Assume that the common distribution $P_{(Z_1,..., Z_n)}$ of $n$ random variables $Z_i: \Omega \to [0 , \infty)$ is distributed as order statistic $(Z_{(1)},..., Z_{(n)})$. That means that for every measurable $A \in \mathcal{B}([0, \infty)^n)$ with respect the product Borel sigma algebra we have
$$ P_{(Z_1,..., Z_n)}(A) = \int_A n! \cdot 1_{(0 \le t_1 \le ... \le t_n \le t)} dt_1 \cdot ... \cdot dt_n $$
with indicator function $1_{(0 \le t_1 \le ... \le t_n \le t)}$ mapping all $n$-tupels $(t_1, t_2,..., t_n)$ to $1$ if $t_1 \le ... \le t_n$, otherwise to zero.
Let $E \in \mathcal{B}[0, \infty)$ any measurable set we define a new random variable $N_n(E): \Omega \to \mathbb{N}$ via
$$ N_n(E)(\omega):= \#\{i \ge 0: Z_i(\omega) \in E \} = \sum_{i=0}^{n} 1_{Z_i \in B}. $$
Question: Why is $N_n(E)$ has binomial distribution $B(n, p)$ where $p= \int_E dt_1$?
That is we have to check that for $1 \le k \le n$
$$ P(N_n(E)=k)= \frac{n!}{k! \cdot (n-k)!}p^k(1-p)^{n-k} $$
In particular I not how to obtain the factor $\frac{1}{k! \cdot (n-k)!}$. My idea was to observe that
$$ P(N_n(E)=k) = \int_{B_k} n! \cdot 1_{(0 \le t_1 \le ... \le t_n \le t)} dt_1 \cdot ... \cdot dt_n $$
where $B_k $ is the union of disjoint measurable sets $ E^{m_1} \times (E^c)^{\overline{m}_1} \times E^{m_2} \times (E^c)^{\overline{m}_2} \times ... E^{m_n} \times (E^c)^{\overline{m}_n} \times $ where the union runs over all $2n$-tupels $(m_1, \overline{m}_1, m_2, \overline{m}_2,...,m_n, \overline{m}_n) $ with $\sum_{i=1}^n m_i =k$ and $\sum_{i=1}^n \overline{m}_i =n-k$.
Why does this gives $\frac{n!}{k! \cdot (n-k)!}p^k(1-p)^{n-k}$?
The question is motivated by a step in the proof of Lemma 2.2 (page 37) proof from Kyprianou's "Introductory Lectures On Fluctuations Levy Processes with Applications" which I not understand.
I'm not very fluent in the 'techincal details' so please let me know if this answer is not convincing enough or misses something important.
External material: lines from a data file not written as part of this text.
===== src/rtl/move_pkg.sv =====
// ============================================================================
// Module  : move_pkg
// Brief   : Move codes and button FSM states shared by the input conditioner
//           and the game FSM.
// Revision: 1.0 - initial release
// ============================================================================
`default_nettype none

package move_pkg;

  localparam logic [1:0] MOVE_UP    = 2'd0;
  localparam logic [1:0] MOVE_DOWN  = 2'd1;
  localparam logic [1:0] MOVE_LEFT  = 2'd2;
  localparam logic [1:0] MOVE_RIGHT = 2'd3;

  typedef enum logic [1:0] {
    BTN_IDLE       = 2'd0,
    BTN_PRESS_WAIT = 2'd1,
    BTN_HELD       = 2'd2,
    BTN_REL_WAIT   = 2'd3
  } btn_state_t;

  // Bit 0 = up ... bit 3 = right; lowest set bit wins.
  function automatic logic [1:0] priority_code(input logic [3:0] ev);
    logic [1:0] code;
    code = MOVE_RIGHT;
    if (ev[0])      code = MOVE_UP;
    else if (ev[1]) code = MOVE_DOWN;
    else if (ev[2]) code = MOVE_LEFT;
    return code;
  endfunction

endpackage

`default_nettype wire


===== src/rtl/btn_debounce.sv =====
// ============================================================================
// Module  : btn_debounce
// Brief   : 2-flop synchronizer plus debounce FSM for one push-button; emits a
//           one-cycle event per accepted press. Auto-repeat under
//           MOVE_AUTOREPEAT_EN.
// Revision: 1.0 - initial release
// ============================================================================
`default_nettype none

module btn_debounce #(
  parameter int DEBOUNCE_CYCLES = 500000,
  parameter int CNT_W           = 20,
  parameter int REPEAT_CYCLES   = 25000000
) (
  input  logic Clk,
  input  logic Reset,
  input  logic btn,
  output logic evt
);
  import move_pkg::*;

  localparam logic [CNT_W-1:0] DEB_LAST = CNT_W'(DEBOUNCE_CYCLES - 1);

  if ((DEBOUNCE_CYCLES < 1) || (REPEAT_CYCLES < 1) || ((2 ** CNT_W) <= DEBOUNCE_CYCLES)) begin : g_bad_cfg
    $error("btn_debounce: invalid DEBOUNCE_CYCLES / CNT_W / REPEAT_CYCLES");
  end

  logic [1:0]       sync_ff;
  logic             sync;
  btn_state_t       state;
  logic [CNT_W-1:0] cnt;
  logic             at_last;
  logic             press_evt;

  assign sync    = sync_ff[1];
  assign at_last = (cnt == DEB_LAST);

  // Decoded from registers only, so the top's registered pulse lands one
  // cycle after the qualifying sample.
  assign press_evt = (state == BTN_PRESS_WAIT) && sync && at_last;

`ifdef MOVE_AUTOREPEAT_EN
  localparam int REP_W = (REPEAT_CYCLES > 1) ? $clog2(REPEAT_CYCLES) : 1;
  localparam logic [REP_W-1:0] REP_LAST = REP_W'(REPEAT_CYCLES - 1);

  logic [REP_W-1:0] rep_cnt;
  logic             rep_evt;

  assign rep_evt = (state == BTN_HELD) && sync && (rep_cnt == REP_LAST);
  assign evt     = press_evt | rep_evt;
`else
  assign evt = press_evt;
`endif

  always_ff @(posedge Clk or posedge Reset) begin
    if (Reset) begin
      sync_ff <= 2'b00;
      state   <= BTN_REL_WAIT;
      cnt     <= '0;
`ifdef MOVE_AUTOREPEAT_EN
      rep_cnt <= '0;
`endif
    end else begin
      sync_ff <= {sync_ff[0], btn};

      case (state)
        BTN_IDLE: begin
          if (sync) begin
            state <= BTN_PRESS_WAIT;
            cnt   <= '0;
          end
        end
        BTN_PRESS_WAIT: begin
          if (!sync)        state <= BTN_IDLE;
          else if (at_last) state <= BTN_HELD;
          else              cnt   <= cnt + 1'b1;
        end
        BTN_HELD: begin
          if (!sync) begin
            state <= BTN_REL_WAIT;
            cnt   <= '0;
          end
        end
        BTN_REL_WAIT: begin
          if (sync)         cnt   <= '0;
          else if (at_last) state <= BTN_IDLE;
          else              cnt   <= cnt + 1'b1;
        end
        default: begin
          state <= BTN_REL_WAIT;
          cnt   <= '0;
        end
      endcase

`ifdef MOVE_AUTOREPEAT_EN
      if ((state == BTN_HELD) && sync)
        rep_cnt <= (rep_cnt == REP_LAST) ? '0 : rep_cnt + 1'b1;
      else
        rep_cnt <= '0;
`endif
    end
  end

endmodule

`default_nettype wire


===== src/rtl/move_input_conditioner.sv =====
// ============================================================================
// Module  : move_input_conditioner
// Brief   : Debounces four direction buttons, arbitrates simultaneous presses
//           and holds one pending move while the game FSM is busy.
//           Optional auto-repeat: define MOVE_AUTOREPEAT_EN.
// Revision: 1.0 - initial release
// ============================================================================
`default_nettype none

module move_input_conditioner #(
  parameter int DEBOUNCE_CYCLES = 500000,
  parameter int CNT_W           = 20,
  parameter int REPEAT_CYCLES   = 25000000
) (
  input  logic       Clk,
  input  logic       Reset,
  input  logic       btn_up,
  input  logic       btn_down,
  input  logic       btn_left,
  input  logic       btn_right,
  input  logic       busy,
  output logic       up,
  output logic       down,
  output logic       left,
  output logic       right,
  output logic [1:0] move_code,
  output logic       move_dropped
);
  import move_pkg::*;

  logic [3:0] btn_raw;
  logic [3:0] evt;

  assign btn_raw = {btn_right, btn_left, btn_down, btn_up};

  for (genvar i = 0; i < 4; i++) begin : g_btn
    btn_debounce #(
      .DEBOUNCE_CYCLES(DEBOUNCE_CYCLES),
      .CNT_W          (CNT_W),
      .REPEAT_CYCLES  (REPEAT_CYCLES)
    ) u_debounce (
      .Clk  (Clk),
      .Reset(Reset),
      .btn  (btn_raw[i]),
      .evt  (evt[i])
    );
  end

  logic       win_any;
  logic [1:0] win_code;
  logic       multi_evt;

  assign win_any   = |evt;
  assign win_code  = priority_code(evt);
  assign multi_evt = |(evt & (evt - 4'd1));

  logic       pend_valid;
  logic [1:0] pend_code;
  logic       pend_valid_d;
  logic [1:0] pend_code_d;
  logic       emit_now;
  logic [1:0] emit_code;
  logic       overflow;

  always_comb begin
    emit_now     = 1'b0;
    emit_code    = MOVE_UP;
    pend_valid_d = pend_valid;
    pend_code_d  = pend_code;
    overflow     = 1'b0;

    if (pend_valid && !busy) begin
      // Emitting the stored move frees the slot for a same-cycle winner.
      emit_now     = 1'b1;
      emit_code    = pend_code;
      pend_valid_d = win_any;
      if (win_any) pend_code_d = win_code;
    end else if (win_any) begin
      if (!busy && !pend_valid) begin
        emit_now  = 1'b1;
        emit_code = win_code;
      end else if (!pend_valid) begin
        pend_valid_d = 1'b1;
        pend_code_d  = win_code;
      end else begin
        overflow = 1'b1;
      end
    end
  end

  always_ff @(posedge Clk or posedge Reset) begin
    if (Reset) begin
      up           <= 1'b0;
      down         <= 1'b0;
      left         <= 1'b0;
      right        <= 1'b0;
      move_code    <= 2'd0;
      move_dropped <= 1'b0;
      pend_valid   <= 1'b0;
      pend_code    <= 2'd0;
    end else begin
      up           <= emit_now && (emit_code == MOVE_UP);
      down         <= emit_now && (emit_code == MOVE_DOWN);
      left         <= emit_now && (emit_code == MOVE_LEFT);
      right        <= emit_now && (emit_code == MOVE_RIGHT);
      move_code    <= emit_now ? emit_code : 2'd0;
      move_dropped <= multi_evt | overflow;
      pend_valid   <= pend_valid_d;
      pend_code    <= pend_code_d;
    end
  end

endmodule

`default_nettype wire


===== config.mk =====
export PLATFORM = sky130hd
export DESIGN_NAME = move_input_conditioner
export DESIGN_NICKNAME = d
export VERILOG_FILES = /design/src/rtl/move_pkg.sv /design/src/rtl/btn_debounce.sv /design/src/rtl/move_input_conditioner.sv
export SDC_FILE = /design/constraint.sdc
export NUM_CORES = 1
export LEC_CHECK = 0
export ABC_AREA = 1
export BUFFER_PORTS_ARGS = -buffer_cell sky130_fd_sc_hd__buf_4
export CORE_MARGIN = 5
export CORE_UTILIZATION = 65
export DETAILED_ROUTE_END_ITERATION = 8
export GPL_TIMING_DRIVEN = 1
export PLACE_DENSITY = 0.83
export SKIP_CTS_REPAIR_TIMING = 1
export SLEW_MARGIN = 40
export SYNTH_ARGS = -nofsm -noshare
export SYNTH_HDL_FRONTEND = slang
export SYNTH_SLANG_ARGS = --single-unit

===== constraint.sdc =====
create_clock -name Clk -period 10.68 [get_ports Clk]
set_input_delay 2.136 -clock Clk [delete_from_list [all_inputs] [get_ports Clk]]
set_output_delay 2.136 -clock Clk [all_outputs]
set_load 0.01 [all_outputs]

==> results by group, run 1 <==
Placement
  • Port Buffers: 13
  • Area after DPL: 6490 sq um
  • Hpwl dp: 10100 microns
  • RePlAce Congestion: 0.907

Setup path
  • CP arrival: roughly 0.93 ns
  • Worst path cell trace: buf_4
  • Worst path max stage delay: 0.41 ns
  • CP required: about 8.5 ns
  • CP bufs+invs: 1
  • CP max FO: 1
  • Setup crit start kind: flop
  • Critical path type: flop to primary output
  • Critical-path top delay cell: dfrtp_1
  • Crit. End Element: primary output
  • CP top delay family: flip-flops

Synth
  • Unique masters post-synth: 47
  • Post-synthesis sequential area ratio: 0.427
  • Mapped Area: approximately 6200 sq um
  • Top-area cell type share of the netlist area: 0.393
  • Syn nets: 842
  • EDFF count, synth: 0
  • Main synth FF type: dfrtp_1
  • Seq cells post-synth: 106
  • Yosys warns: 0
  • Dominant cell type by area after synthesis: dfrtp_1
  • Synth Area per Inst: 7.53 sq um
  • Post-synth ARST share: 1.00
  • Most area-consuming cells after synthesis: dfrtp_1 39%, nand2_1 11%, inv_1 7.5%, nor2_1 6.0%, o21ai_0 4.2%
  • Mapped Cells: ~830

GRT
  • Initial antenna violation count: 0
  • Vias in the first global route: 5362
  • Largest net degree at the start of global routing: 75
  • First-pass GRT wire length: 24200 microns
  • GRT Util Overall: 0.254
  • Gr ovfl total: 0

Timing
  • Final worst-path cycle share: 0.287
  • WHS: between 0.3 and 0.4 ns
  • Setup TNS: 0 ns
  • Fmax: roughly 0.33 GHz
  • Max-slew headroom: 0.570
  • Pin slew with the least headroom to its limit: roughly 0.65 ns
  • Final setup fails: 0
  • Final min period: between 3 and 4 ns
  • RSZ-0062 raised after global routing: no
  • Worst Skew: between 0.01 and 0.015 ns
  • Max-slew violations: 0
  • Hold Fails Final Rpt: 0

Detailed routing
  • Post-Route WL: ~14000 microns
  • Routed Antenna Nets: 0
  • Drt via density: roughly 5.6
  • Drc violations: 0
  • Wirelength per Cell: between 10 and 15 microns
  • TritonRoute pass-1 iters: 4
  • DRT iter0 DRCs: 312
  • Vias: 5518

Floorplanning
  • Die X: ~110 microns
  • Row count: 35
  • Die area: between 10000 and 15000 sq um
  • Initial core utilization: 0.672
  • IO Pins: 14
  • Core area: 9280 sq um
  • Die Span Y: 108 microns

Status
  • Run status: finished, final reports clean

Run
  • Max Cap Viol: 0

Power
  • Power, Total: 0.805 mW
  • Peak supply drop: 0.0923 mV
  • Pleak: 3.13 nW
  • PD cells: 120 nW/um^2

Clock network
  • Clk buf depth: 2
  • CTS sink cnt: ~110
  • H-tree depth: 3
  • Clock slew at the register clock pins of the worst setup and hold paths: about 0.10 ns
  • Root buf cell: clkbuf_8
  • TritonCTS Buffers: 9
  • CTS tree: done
  • Clk Latency, worst-skew pair: roughly 0.38 ns

Cells and area
  • Area grow syn2layout: 7.88%
  • Fraction of layout cells with a size suffix above 1: 0.137
  • Final #Nets: roughly 860
  • Post-route design area: 6730 sq um
  • Post-layout utilization of the core: 0.725
  • Ant diodes: 0

Min path
  • Worst min-delay path class: flop to flop
[sequential cells by signal, indices dropped and copies added (netlist names), named ones only]
register / flops
down: 1
g_btn.u_debounce.cnt: 80
g_btn.u_debounce.state: 4
g_btn.u_debounce.sync_ff: 8
left: 1
move_code: 2
move_dropped: 1
pend_code: 2
pend_valid: 1
right: 1
up: 1
[cell usage in the layout (no fill, tap or decap), types with 2 or more instances in the layout]
cell | Yosys | layout
nand2_1 | 186 | 186
inv_1 | 124 | 123
nor2_1 | 99 | 99
dfrtp_1 | 98 | 98
o21ai_0 | 52 | 52
nand3_1 | 42 | 42
a21oi_1 | 26 | 26
nand4_1 | 22 | 22
nor3_1 | 21 | 21
xor2_1 | 16 | 16
inv_2 | 15 | 15
buf_4 | 0 | 13
nand2_2 | 12 | 12
o21ai_1 | 12 | 12
nor2_2 | 11 | 11
nand3_2 | 10 | 10
clkbuf_8 | 0 | 9
dfstp_2 | 8 | 8
nor3_2 | 7 | 7
nor2_4 | 6 | 6
o22ai_1 | 6 | 6
o2111ai_1 | 6 | 6
ha_1 | 6 | 6
nand2_4 | 5 | 5
a211oi_1 | 4 | 4
and3_1 | 3 | 3
o31ai_1 | 3 | 3
bufinv_16 | 0 | 3
o21ai_4 | 2 | 2
a211oi_2 | 2 | 2
a31oi_1 | 2 | 2
nand3b_1 | 2 | 2
nor3b_2 | 2 | 2
inv_4 | 1 | 2
nor3b_1 | 2 | 2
You can start by considering the sets of the type $E=[0,a)$.
Pick any set $E$ of the type $[0,a)$, then $P\left(N_{n}(E)=k\right)$ is equal to the probability of $\left(Z_{(1)},\ldots,Z_{(k)}\leq a\right)$. Integrating from $dt_{1}$ to $dt_{(k)}$ will yield (please forget about the technical details) $n!\frac{p^{k}}{k!}$: $$ \int_{0}^{t_{2}}n!dt_{1}\left(\int\cdots\right) = \int_{0}^{t_{3}}t_{2}dt_{2}\left(\int\cdots\right) = \int_{0}^{t_{4}}\frac{t_{3}^{2}}{2}dt_{3}\left(\int\cdots\right)=\int_{0}^{t_{5}}\frac{t_{4}^{3}}{3!}\left(\int\cdots\right) =\cdots=\int_{0}^{a}\frac{t_{k}^{k-1}}{(k-1)!}dt_{k} = \frac{p^{k}}{k!} $$
. Now integrating from $dt_{(k+1)}$ up to $dt_{(n)}$ will yield $n!\frac{p^{k}}{k!}\frac{(1-p)^{n-k}}{(n-k)!}$. You can do the same but in this case integrate 'forwards' and end up with the integral between $a$ and $1$ for $\left(1-p\right)^{k-1}/(k-1)!)$ with a flipped sign if necessary.
Inuitively, you have $k$ random variables in $E$ and $n-k$ not in $E$, so you have to count all possible configurations (hence the $\frac{n!}{k!(n-k)!}$).
I think (but am not sure) that without loss of generality you can assume that for $N_{n}(E)=k$ you can assume that it is $\left\{Z_{(1)},\ldots,Z_{(k)}\right\}\in E$, so the proof would follow through.